The Seafood Barge
Port of Egypt Marina
Southold
631-765-3010
In the thirteen years that Dick Ehrlich has owned this restaurant he has continually, with his staff, striven to ensure that being a high volume business should never detract from his objectives of ensuring that every plate leaves the kitchen cooked to perfection and that the service and ambience should also match these ideals. Dick will never admit to having reached his goals because he is such a perfectionist but there is no doubt that every year the restaurant has continued to raise its already high quality and has been regarded by many as one of the very best restaurants on Long Island.
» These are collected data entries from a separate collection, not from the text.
$ cat config.mk
export PLATFORM = sky130hd
export DESIGN_NAME = evctr_unit
export DESIGN_NICKNAME = d
export VERILOG_FILES = /design/src/rtl/evctr_pkg.sv /design/src/rtl/evctr_counter.sv /design/src/rtl/evctr_ctrl.sv /design/src/rtl/evctr_unit.sv
export SDC_FILE = /design/constraint.sdc
export NUM_CORES = 2
export LEC_CHECK = 0
export BUFFER_PORTS_ARGS = -buffer_cell sky130_fd_sc_hd__buf_2
export CORE_ASPECT_RATIO = 0.5
export CORE_MARGIN = 3
export CORE_UTILIZATION = 30
export DETAILED_ROUTE_END_ITERATION = 6
export GPL_TIMING_DRIVEN = 1
export HOLD_SLACK_MARGIN = 0.12
export PLACE_DENSITY = 0.51
export SYNTH_ARGS = -nofsm -noshare
export SYNTH_HDL_FRONTEND = slang
export SYNTH_HIERARCHICAL = 1
export SYNTH_SLANG_ARGS = --single-unit
$ cat constraint.sdc
create_clock -name clk -period 6.2 [get_ports clk]
set_input_delay 0.93 -clock clk [delete_from_list [all_inputs] [get_ports clk]]
set_output_delay 0.93 -clock clk [all_outputs]
set_load 0.02 [all_outputs]
$ cat src/rtl/evctr_pkg.sv
package evctr_pkg;

    localparam int NUM_CNT   = 16;
    localparam int CNT_W     = 48;
    localparam int CODE_W    = 8;
    localparam int REG_W     = 32;
    localparam int ADDR_W    = 16;
    localparam int CODES_PER = REG_W / CODE_W;
    localparam int IDX_W     = $clog2(NUM_CNT);

    localparam logic [ADDR_W-1:0] A_MASK = 16'h0804;
    localparam logic [ADDR_W-1:0] A_STAT = 16'h0808;
    localparam logic [ADDR_W-1:0] A_CLR  = 16'h080C;
    localparam logic [ADDR_W-1:0] A_RUN  = 16'h1E00;
    localparam logic [ADDR_W-1:0] A_CEN  = 16'h1E04;
    localparam logic [ADDR_W-1:0] A_SEL0 = 16'h1E80;
    localparam logic [ADDR_W-1:0] A_CNT0 = 16'h1F00;

    localparam logic [CODE_W-1:0] CODE_NONE = '1;

    typedef enum logic [2:0] {
        RS_NONE, RS_MASK, RS_STAT, RS_CLR, RS_RUN, RS_CEN, RS_SEL, RS_CNT
    } reg_sel_e;

    typedef struct packed {
        reg_sel_e         sel;
        logic [IDX_W-1:0] idx;
        logic             hi;
    } reg_dec_t;

    function automatic reg_dec_t decode(input logic [ADDR_W-1:0] a);
        reg_dec_t d;
        logic [ADDR_W-1:0] off_c;
        logic [ADDR_W-1:0] off_s;
        d     = '{sel: RS_NONE, idx: '0, hi: 1'b0};
        off_c = a - A_CNT0;
        off_s = a - A_SEL0;
        if (a[1:0] == 2'b00) begin
            if (a == A_MASK)      d.sel = RS_MASK;
            else if (a == A_STAT) d.sel = RS_STAT;
            else if (a == A_CLR)  d.sel = RS_CLR;
            else if (a == A_RUN)  d.sel = RS_RUN;
            else if (a == A_CEN)  d.sel = RS_CEN;
            else if (a >= A_SEL0 && int'(off_s) < 4 * (NUM_CNT / CODES_PER)) begin
                d.sel = RS_SEL;
                d.idx = IDX_W'(off_s >> 2);
            end else if (a >= A_CNT0 && int'(off_c) < 8 * NUM_CNT) begin
                d.sel = RS_CNT;
                d.idx = off_c[3 +: IDX_W];
                d.hi  = off_c[2];
            end
        end
        return d;
    endfunction

endpackage

$ cat src/rtl/evctr_counter.sv
module evctr_counter
    import evctr_pkg::*;
#(
    parameter int EV_W = 64
) (
    input  logic              clk,
    input  logic              rst,
    input  logic [EV_W-1:0]   ev_vec,
    input  logic [CODE_W-1:0] code,
    input  logic              run,
    input  logic              wr_wide,
    input  logic              wr_lo,
    input  logic              wr_hi,
    input  logic [CNT_W-1:0]  wdata,
    output logic [CNT_W-1:0]  value,
    output logic              wrap
);
    localparam int EV_IDX_W = (EV_W > 1) ? $clog2(EV_W) : 1;

    logic [CNT_W-1:0] value_q, value_d;
    logic             hit, wr_any;

    assign wr_any = wr_wide | wr_lo | wr_hi;
    assign hit    = (code != CODE_NONE) && (int'(code) < EV_W)
                    && ev_vec[code[EV_IDX_W-1:0]];

    always_comb begin
        value_d = value_q;
        wrap    = 1'b0;
        if (wr_wide)      value_d = wdata;
        else if (wr_lo)   value_d[31:0] = wdata[31:0];
        else if (wr_hi)   value_d[CNT_W-1:32] = wdata[CNT_W-33:0];
        else if (run && hit) begin
            value_d = value_q + 1'b1;
            wrap    = &value_q;
        end
    end

    always_ff @(posedge clk) begin
        if (rst) value_q <= '0;
        else     value_q <= value_d;
    end

    assign value = value_q;

    assert_step_R3: assert property (@(posedge clk) disable iff (rst)
        !wr_any |=> (value_q == $past(value_q)) || (value_q == CNT_W'($past(value_q) + 1'b1)));
    assert_none_code_R4: assert property (@(posedge clk) disable iff (rst)
        (code == CODE_NONE && !wr_any) |=> $stable(value_q));
    assert_gate_R5: assert property (@(posedge clk) disable iff (rst)
        (!run && !wr_any) |=> $stable(value_q));
    assert_sw_wins_R10: assert property (@(posedge clk) disable iff (rst)
        wr_wide |=> value_q == $past(wdata));

endmodule

$ cat src/rtl/evctr_ctrl.sv
module evctr_ctrl
    import evctr_pkg::*;
(
    input  logic                          clk,
    input  logic                          rst,
    input  logic                          bus_wr,
    input  reg_dec_t                      dec,
    input  logic [REG_W-1:0]              wdata,
    input  logic [NUM_CNT-1:0]            wrap,
    output logic                          run_en,
    output logic [NUM_CNT-1:0]            cnt_en,
    output logic [NUM_CNT-1:0][CODE_W-1:0] codes,
    output logic [NUM_CNT-1:0]            mask,
    output logic [NUM_CNT-1:0]            status,
    output logic                          irq
);
    logic [NUM_CNT-1:0] clr_vec;

    assign clr_vec = (bus_wr && dec.sel == RS_CLR) ? wdata[NUM_CNT-1:0] : '0;

    always_ff @(posedge clk) begin
        if (rst) begin
            run_en <= 1'b0;
            cnt_en <= '0;
            codes  <= '0;
            mask   <= '1;
            status <= '0;
            irq    <= 1'b0;
        end else begin
            status <= (status & ~clr_vec) | wrap;
            irq    <= |(status & ~mask);
            if (bus_wr) begin
                case (dec.sel)
                    RS_RUN:  run_en <= wdata[0];
                    RS_CEN:  cnt_en <= wdata[NUM_CNT-1:0];
                    RS_MASK: mask   <= wdata[NUM_CNT-1:0];
                    RS_SEL: begin
                        for (int c = 0; c < NUM_CNT; c++) begin
                            if (c / CODES_PER == int'(dec.idx))
                                codes[c] <= wdata[CODE_W*(c % CODES_PER) +: CODE_W];
                        end
                    end
                    default: ;
                endcase
            end
        end
    end

    assert_reset_mask_R1: assert property (@(posedge clk) disable iff (rst)
        $past(rst) |-> (&mask && status == '0 && !irq));
    assert_flag_sticky_R6: assert property (@(posedge clk) disable iff (rst)
        (($past(status) & ~$past(clr_vec) & ~status) == '0));
    assert_set_beats_clear_R8: assert property (@(posedge clk) disable iff (rst)
        |wrap |=> ((status & $past(wrap)) == $past(wrap)));
    assert_masked_quiet_R9: assert property (@(posedge clk) disable iff (rst)
        (&mask) |=> !irq);

endmodule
Some extremely talented chefs have graced the kitchen over the years and for the past three seasons it has been the domain of Americo Mintegui, a Long Island native, still a young man but with one of the most impressive resumes you could ask for. Amerigo's most influential mentor has been the esteemed chef and restaurateur, David Bouley, who urged him to travel to Europe to further develop his skills after cooking for him at Bouley Bakery and Restaurant Bouley. Americo was able to obtain a position in the kitchen of the world famed chef, Ferran Adria, whose El Bulli restaurant was recently voted as the best restaurant in the world and from there he went on to cook in the kitchens of excellent restaurants around Europe before returning to Long Island and taking over as the Executive Chef at Manhasset's La Coquille before coming to the Seafood Barge with Scott Bowman as his sous-chef.
At Seafood Barge, Americo has his sights firmly fixed on integrating local seafoods, produce and wineries with the techniques he has learned from his culinary travels and recently he was awarded three stars by the New York Times, becoming the first on the North Fork to have this honor.
We started with an 'amuse' of shrimp in phyllo that immediately set the scene. Full of fresh sea flavors, it is a dish worthy of a main spot on the menu. Steamers were also redolent of the sea and were incredibly plump and succulent. Tuna tartare is often featured on local menus. Americo's version featured the freshest possible tuna cut into pearls that exploded in your mouth almost like giant caviar. The dressing of lobster mayonnaise and soy sesame vinaigrette added further subtle tastes. This should be one of his signature dishes.
Grilled Montauk swordfish came perfectly cooked and the polenta was exquisite as was the blend of local white asparagus and thin frondy green asparagus that Americo told us was flown in from the South of France.
While Seafood Barge is predominantly a seafood restaurant, carnivores are well looked after. Chicken, and pork dishes were featured but we chose the strip steak that again arrived perfectly cooked with an intriguing tarragon mustard sauce that really added a different dimension to the dish. Potato puree had that perfectly soft texture that is so difficult to achieve. For a taste of dessert we tried the warm apple cobbler from the list of daily specials that our friendly and efficient waitress Peggy described to us. Americo also sent out some of his chocolate torte and both dishes, while very different, were both true to taste with tangy apples in one and smooth deep long tasting chocolate in the other, bringing a great meal to a perfect end.
The Seafood Barge is open every day for lunch and dinner and reservations are strongly recommended, especially at weekends. The wine list features many of the Long Island wineries and wines are from $8 a glass and by the bottle from $27. Appetizers, soups and salads range from $9 to $14; main courses from $26 to $34 and desserts are $9.
During our meal a heavy rain shower was swiftly followed by a stunning rainbow that made the always outstanding water view from the dining room even more spectacular than ever. It seemed a very appropriate tribute to this outstanding restaurant, its chef and its staff.